Insiste il quotidiano di Wall Street: “Settimane dopo l’esplodere del contagi, le autorità hanno provato a trovare una soluzione, ma sono state travolte da errori e rallentate dalla competizione tra le istituzioni che cercavano di venirne a capo”. Suona famigliare? Al paradosso dei dati s’aggiungono burocrazie inefficienti, poteri pubblici impreparati, gelosie e conflitti intestini, lacere bandiere autonomiste che vanno a danno di tutti. Proprio come in Italia, dove assistiamo anche al collasso della rugginosa macchina delle Asl che trascina nella polvere quei medici di base che si sono tolti i camici per indossare le mezze maniche e adesso non sono più in grado nemmeno di vaccinare i loro pazienti.

 

Tanto vale ricominciare da capo con il dottore di famiglia pagato a prestazione e successivo rimborso, oppure mobilitando le compagnie di assicurazione attraverso accordi pubblico-privato. Tutto sarebbe meglio della scandalosa ritirata alla quale assistiamo in queste settimane terribili. Il sistema sanitario non è un sistema, è una galassia senza un centro di gravità permanente. Non esiste una struttura piramidale che dal vertice scenda alla base, ma nemmeno una rete orizzontale che colleghi tutti i punti nevralgici, non c’è connessione tra grandi ospedali e presidi territoriali anche là dove essi esistono ancora, la fertile concorrenza si è trasformata in un labirinto con mille barriere, mentre le autorità locali a cui fanno capo le strutture ospedaliere sono in conflitto con quelle centrali.

 

All’emergenza non sfugge nemmeno la Germania, tuttavia il modello tedesco finora ha retto meglio ed è riuscito a ricomporre quasi sempre con grande pragmatismo i contrasti tra governo federale e i 16 Länder. Ha contribuito in modo determinante alla sua resistenza la cultura della Mitbestimmung, la compartecipazione, la condivisione delle scelte. Questa è la vera prova del nove, più che lo sterile dibattito su confinamento globale o parziale, rigido o flessibile.
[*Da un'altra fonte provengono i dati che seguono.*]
<file path="config.mk">
export PLATFORM = sky130hd
export DESIGN_NAME = bru_notif_queue
export DESIGN_NICKNAME = d
export VERILOG_FILES = /design/src/rtl/core_types_pkg.sv /design/src/rtl/bru_notif_queue.sv
export SDC_FILE = /design/constraint.sdc
export NUM_CORES = 1
export LEC_CHECK = 0
export CAP_MARGIN = 10
export CORE_MARGIN = 5
export CORE_UTILIZATION = 60
export CTS_BUF_LIST = sky130_fd_sc_hd__clkbuf_8
export CTS_CLUSTER_SIZE = 28
export DETAILED_ROUTE_END_ITERATION = 10
export PLACE_DENSITY = 0.95
export RECOVER_POWER = 50
export REMOVE_ABC_BUFFERS = 1
export SLEW_MARGIN = 0
export SYNTH_ARGS = -nofsm -noshare
export SYNTH_HDL_FRONTEND = slang
export SYNTH_SLANG_ARGS = --single-unit
</file>
<file path="constraint.sdc">
create_clock -name CLK -period 9.5 [get_ports CLK]
set_clock_uncertainty 0.2 [all_clocks]
set_input_delay 1.9 -clock CLK [delete_from_list [all_inputs] [get_ports CLK]]
set_output_delay 1.9 -clock CLK [all_outputs]
set_load 0.01 [all_outputs]
</file>
<file path="src/rtl/core_types_pkg.sv">
// Core-wide widths and the branch notification bundle passed from the BRU to the ROB.
package core_types_pkg;
  localparam int LOG_ROB_ENTRIES     = 6;
  localparam int BTB_PRED_INFO_WIDTH = 8;

  typedef struct packed {
    logic [LOG_ROB_ENTRIES-1:0]     ROB_index;
    logic                           is_mispredict;
    logic                           is_taken;
    logic                           is_out_of_range;
    logic [BTB_PRED_INFO_WIDTH-1:0] updated_pred_info;
    logic [31:0]                    start_PC;
    logic [31:0]                    target_PC;
  } branch_notif_t;
endpackage

</file>
<file path="src/rtl/bru_notif_queue.sv">
// FIFO decoupling bru_pipeline branch notifications from ROB backpressure, flushable on restart.
// Optional same-cycle empty-queue bypass under BRU_NOTIF_QUEUE_BYPASS_EN.
module bru_notif_queue
  import core_types_pkg::*;
#(
  parameter int DEPTH = 4
) (
  input  logic                           CLK,
  input  logic                           nRST,
  input  logic                           enq_valid,
  input  logic [LOG_ROB_ENTRIES-1:0]     enq_ROB_index,
  input  logic                           enq_is_mispredict,
  input  logic                           enq_is_taken,
  input  logic                           enq_is_out_of_range,
  input  logic [BTB_PRED_INFO_WIDTH-1:0] enq_updated_pred_info,
  input  logic [31:0]                    enq_start_PC,
  input  logic [31:0]                    enq_target_PC,
  output logic                           enq_ready,
  output logic                           deq_valid,
  output logic [LOG_ROB_ENTRIES-1:0]     deq_ROB_index,
  output logic                           deq_is_mispredict,
  output logic                           deq_is_taken,
  output logic                           deq_is_out_of_range,
  output logic [BTB_PRED_INFO_WIDTH-1:0] deq_updated_pred_info,
  output logic [31:0]                    deq_start_PC,
  output logic [31:0]                    deq_target_PC,
  input  logic                           deq_ready,
  input  logic                           flush,
  output logic [$clog2(DEPTH):0]         occupancy
);
  localparam int IW = $clog2(DEPTH);

  branch_notif_t mem [DEPTH];
  branch_notif_t enq_bus, rd_bus, deq_bus;
  logic [IW:0]   enq_ptr, deq_ptr;
  logic          full, empty, bypass, enq_fire, deq_fire, wr_en, deq_inc;

  assign enq_bus = '{ROB_index: enq_ROB_index, is_mispredict: enq_is_mispredict,
                     is_taken: enq_is_taken, is_out_of_range: enq_is_out_of_range,
                     updated_pred_info: enq_updated_pred_info,
                     start_PC: enq_start_PC, target_PC: enq_target_PC};

  assign empty = (enq_ptr == deq_ptr);
  assign full  = (enq_ptr[IW] != deq_ptr[IW]) && (enq_ptr[IW-1:0] == deq_ptr[IW-1:0]);

`ifdef BRU_NOTIF_QUEUE_BYPASS_EN
  assign bypass = empty && enq_valid && !flush;
`else
  assign bypass = 1'b0;
`endif

  assign enq_ready = !full;
  assign deq_valid = !empty || bypass;
  assign enq_fire  = enq_valid && enq_ready;
  assign deq_fire  = deq_valid && deq_ready;
  // A bypassed entry that the ROB takes this cycle never touches storage or pointers.
  assign wr_en     = enq_fire && !(bypass && deq_ready);
  assign deq_inc   = deq_fire && !empty;
  assign occupancy = enq_ptr - deq_ptr;

  always_ff @(posedge CLK or negedge nRST) begin
    if (!nRST) begin
      enq_ptr <= '0;
      deq_ptr <= '0;
    end else if (flush) begin
      enq_ptr <= '0;
      deq_ptr <= '0;
    end else begin
      if (wr_en)   enq_ptr <= enq_ptr + 1'b1;
      if (deq_inc) deq_ptr <= deq_ptr + 1'b1;
    end
  end

  always_ff @(posedge CLK) begin
    if (wr_en) mem[enq_ptr[IW-1:0]] <= enq_bus;
  end

  // Gate with deq_valid so the fields read zero out of reset without resetting storage.
  assign rd_bus  = bypass ? enq_bus : mem[deq_ptr[IW-1:0]];
  assign deq_bus = deq_valid ? rd_bus : '0;

  assign deq_ROB_index         = deq_bus.ROB_index;
  assign deq_is_mispredict     = deq_bus.is_mispredict;
  assign deq_is_taken          = deq_bus.is_taken;
  assign deq_is_out_of_range   = deq_bus.is_out_of_range;
  assign deq_updated_pred_info = deq_bus.updated_pred_info;
  assign deq_start_PC          = deq_bus.start_PC;
  assign deq_target_PC         = deq_bus.target_PC;
endmodule

</file>
==> impl_metrics.py <==
metrics = {
    "pwr": {
        "p_leak_uw": 0.005104,
        "ir_drop_uv": 272.0,
        "powerDensity_nw_per_um2": 331.9,
    },
    "floorplan": {
        "rows": 53,
        "num_io_pins": 172,
        "start_util_pct": 60.89,
        "dieWidth_um": 156.1,
        "die-area_sq_um": 24350,
        "coreArea_sq_um": 21020,
        "die_h_um": 156.1,
    },
    "clock_network": {
        "root_buffer": "clkbuf_8",
        "clkLatencyLatePin_ns": 0.54,
        "clockBufferDepth": 3,
        "cts_buffers": 51,
        "clkTransAtPathRegs_ns": 0.06,
        "h-tree-depth": 2,
        "cts_resized": 0,
        "cts_tree": "yes",
        "cts.sinks": 330,
        "holdBufCountCts": 0,
        "post-cts-setup-buffer-count": 0,
    },
    "yosys": {
        "ys_seq_elements": 330,
        "synth-seq-area-share_pct": 77.18,
        "synthDominantCellAreaShare_pct": 76.01,
        "synth_area_leaders": "edfxtp_1 (76%), mux4_2 (14%), and2_1 (4.2%)",
        "synth.avg_cell_area_sq_um": 22.11,
        "ys_warn_count": 0,
        "syn_inst": 579,
        "yosysTopAreaCell": "edfxtp_1",
        "mappedNetlistArea_sq_um": 12800,
        "ys_types": 30,
    },
    "layout": {
        "layout_common_cells": "edfxtp_1 (324), clkdlybuf4s50_1 (87), dlygate4sd3_1 (84), mux4_2 (81), and2_1 (81)",
        "area_growth_pct": 22.06,
        "drive_gt1_share_pct": 18.77,
        "finalNetCount": 873,
        "fin_cells": 1092,
        "stdcell_area_sq_um": 15620,
        "final_common_cell": "edfxtp_1",
    },
    "timing": {
        "hold_viol_final": 0,
        "min_period_over_period_pct": 61.28,
        "tns_ns": 0,
        "finalSetupViolations": 0,
        "relSlewSlack_pct": -51.59,
        "setup_ws_ns": 3.679,
        "fmax_mhz": 171.8,
        "rsz0062_at_grt": "no",
        "tightestPinTransition_ns": 2.273,
        "fin_crit_ns": 5.821,
        "maxSlewViolCount": 62,
    },
    "worst_setup_path": {
        "r2r-start": "deq_ptr[0]",
        "max_stage_delay_ns": 1.08,
        "arrival_ns": 3.72,
        "critPathSlowestCell": "dfrtp_4",
        "worstPathMaxFanout": 82,
        "path_class": "reg -> out",
        "cp-end-kind": "primary output",
        "required_ns": 7.40,
        "startpoint": "deq_ptr[0]",
        "crit_chain": "ha_1 > nand3_2 > buf_4 > and2_1 > clkdlybuf4s50_1",
        "worstSetupStartpointType": "flip-flop",
    },
    "status": {
        "outcome": "complete, but fails checks",
        "violations": "capacitance limit, slew limit",
    },
    "hold_path": {
        "min_from": "enq_ptr[1]",
        "holdCritPathClass": "reg -> reg",
    },
    "placement": {
        "place_congestion": 0.7433,
        "placed_cell_area_sq_um": 14750,
        "place_inst": 1001,
        "dp_slack_ns": 4.188,
        "dp_hpwl_um": 15320,
        "port_buffers": 171,
    },
    "global_routing": {
        "antenna_found_initial": 4,
        "grt_start_max_net_pins": 83,
        "grt_usage_pct": 20.73,
        "grt_overflow_total": 0,
        "grt_pass1_wl_um": 38700,
        "first_global_vias": 6880,
    },
    "routing": {
        "routed_via_density": 5.836,
        "routed_wl_um": 24920,
        "drt_iter0_markers": 480,
        "drtAntennaViolNets": 0,
        "wl_per_cell_um": 22.82,
        "remaining_drc_errors": 0,
        "via_count": 6373,
        "first_pass_iters": 5,
    },
    "run": {
        "cap_violations": 2,
    },
}
-- per-layer routing --
metal / wire [um] / up-vias / GRT usage [%]
li1: - / 2768 / -
met1: 9967 / 3308 / 28.66
met2: 12710 / 260 / 33.92
met3: 1916 / 33 / 5.243
met4: 314 / 4 / 5.169
met5: 17 / - / 0
-- final cells by class --
cell class / instances / area [sq um]
antenna: 2 / 5.005
inverter: 5 / 18.77
clock buffer: 53 / 729.5
fill: 1163 / 5398
clock inverter: 36 / 146.4
multi-input combinational: 213 / 2729
sequential: 330 / 9887
timing repair buffer: 178 / 1764
tap: 275 / 344.1
-- logic make-up after synthesis --
| kind of cell | Yosys count | share of synthesized area, % |
|---|---|---|
| xor+xnor | 2 | 0.1369 |
| buf+inv | 36 | 1.574 |
| compound gates | 9 | 0.4986 |
| simple gates | 112 | 5.425 |
| mux | 82 | 14.34 |
| fa+ha+maj | 8 | 0.8406 |
| flops | 330 | 77.18 |
-- flip-flops by register name (all words and copies together), names as in the netlist --
name,count
mem,324
deq_ptr,3
enq_ptr,3
-- where the power goes --
group	switching, uW	total (uW)	internal (uW)
registers	132	2000	1870
logic	988	2170	1180
clock network	498	1010	514
-- per-stage QoR --
stage,power (uW),hold WS (ns),util (%)
after floorplan,3157,0.3477,-
after global placement,4154,0.3751,70.16
after detailed placement,4238,0.4407,70.16
after CTS,5264,0.4470,74.32
after global routing,5452,0.4967,74.32
final,5185,0.4527,74.32
-- path summary, 6_finish.rpt --
kind / cells after the start / endpoint / slack [ns]
max: 5 / deq_start_PC[1] / 3.68
min: 2 / enq_ptr[1] / 0.45
max reg2reg: 5 / mem[3][32] / 4.20
min reg2reg: 2 / enq_ptr[1] / 0.45
max in group asynchronous: 1 / deq_ptr[0] / 7.31
min in group asynchronous: 1 / enq_ptr[0] / 1.50
-- cell usage after synthesis --
master     instances
a31oi_1            5
a32oi_1            1
and2_1            85
buf_2             11
buf_6              7
clkbuf_1          13
dfrtp_1            6
edfxtp_1         324
fa_1               1
ha_1               7
inv_1              5
mux2_1             1
mux4_2            81
nand2_1            4
nand3_1            6
nand3b_1           2
nand4b_1           2
nand4bb_1          1
nor2_1             3
nor2b_1            1
nor3_1             1
nor3b_1            2
o211ai_1           1
o21a_1             1
o311ai_0           1
or2_2              1
or3_1              1
or3b_1             1
or4_1              2
xnor2_1            2
-- critical path, delay by kind of cell, from the launching register on --
kind                     cells  cell delay, ns
buffers and inverters        2            1.17
flip-flops                   1            1.08
adder cells (fa/ha/maj)      1            0.49
AND/OR/NAND/NOR              2            0.37
(Power assumes the default switching activity.)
Raggiungere l’immunità di gregge (ammesso che abbia senso definire gregge una moltitudine di soggetti ciascuno con una propria storia, anche sanitaria) è davvero arduo con un virus che colpisce in modo tanto articolato, individuo per individuo prima ancora che per fasce di età. Ciò implica un sistema di informazioni capillari e personalizzate che non s’addice a una sanità concepita come produzione di massa in base a protocolli predeterminati.

 

Per il Covid-19 non ci sono misure standard, nemmeno per gli interventi palliativi (meglio l’aspirina o la tachipirina? Anche su questo ci si accapiglia). Le terapie sono diverse spesso da ospedale a ospedale, i vaccini finora sperimentati seguono paradigmi differenti. Il ripensamento, dunque, dovrà essere molto vasto e profondo, è fondamentale una rete estesa e integrata capace di raccogliere e processare una enorme massa di informazioni da scambiare ad ampio spettro; un vero sistema che, seppur gestito in periferia, non può essere delegato a istanze separate operanti come monadi senza porte né finestre. Nessuno scagli la prima pietra, la pandemia ha travolto tutto e tutti, ma non possiamo prendercela soltanto con la natura feroce e matrigna.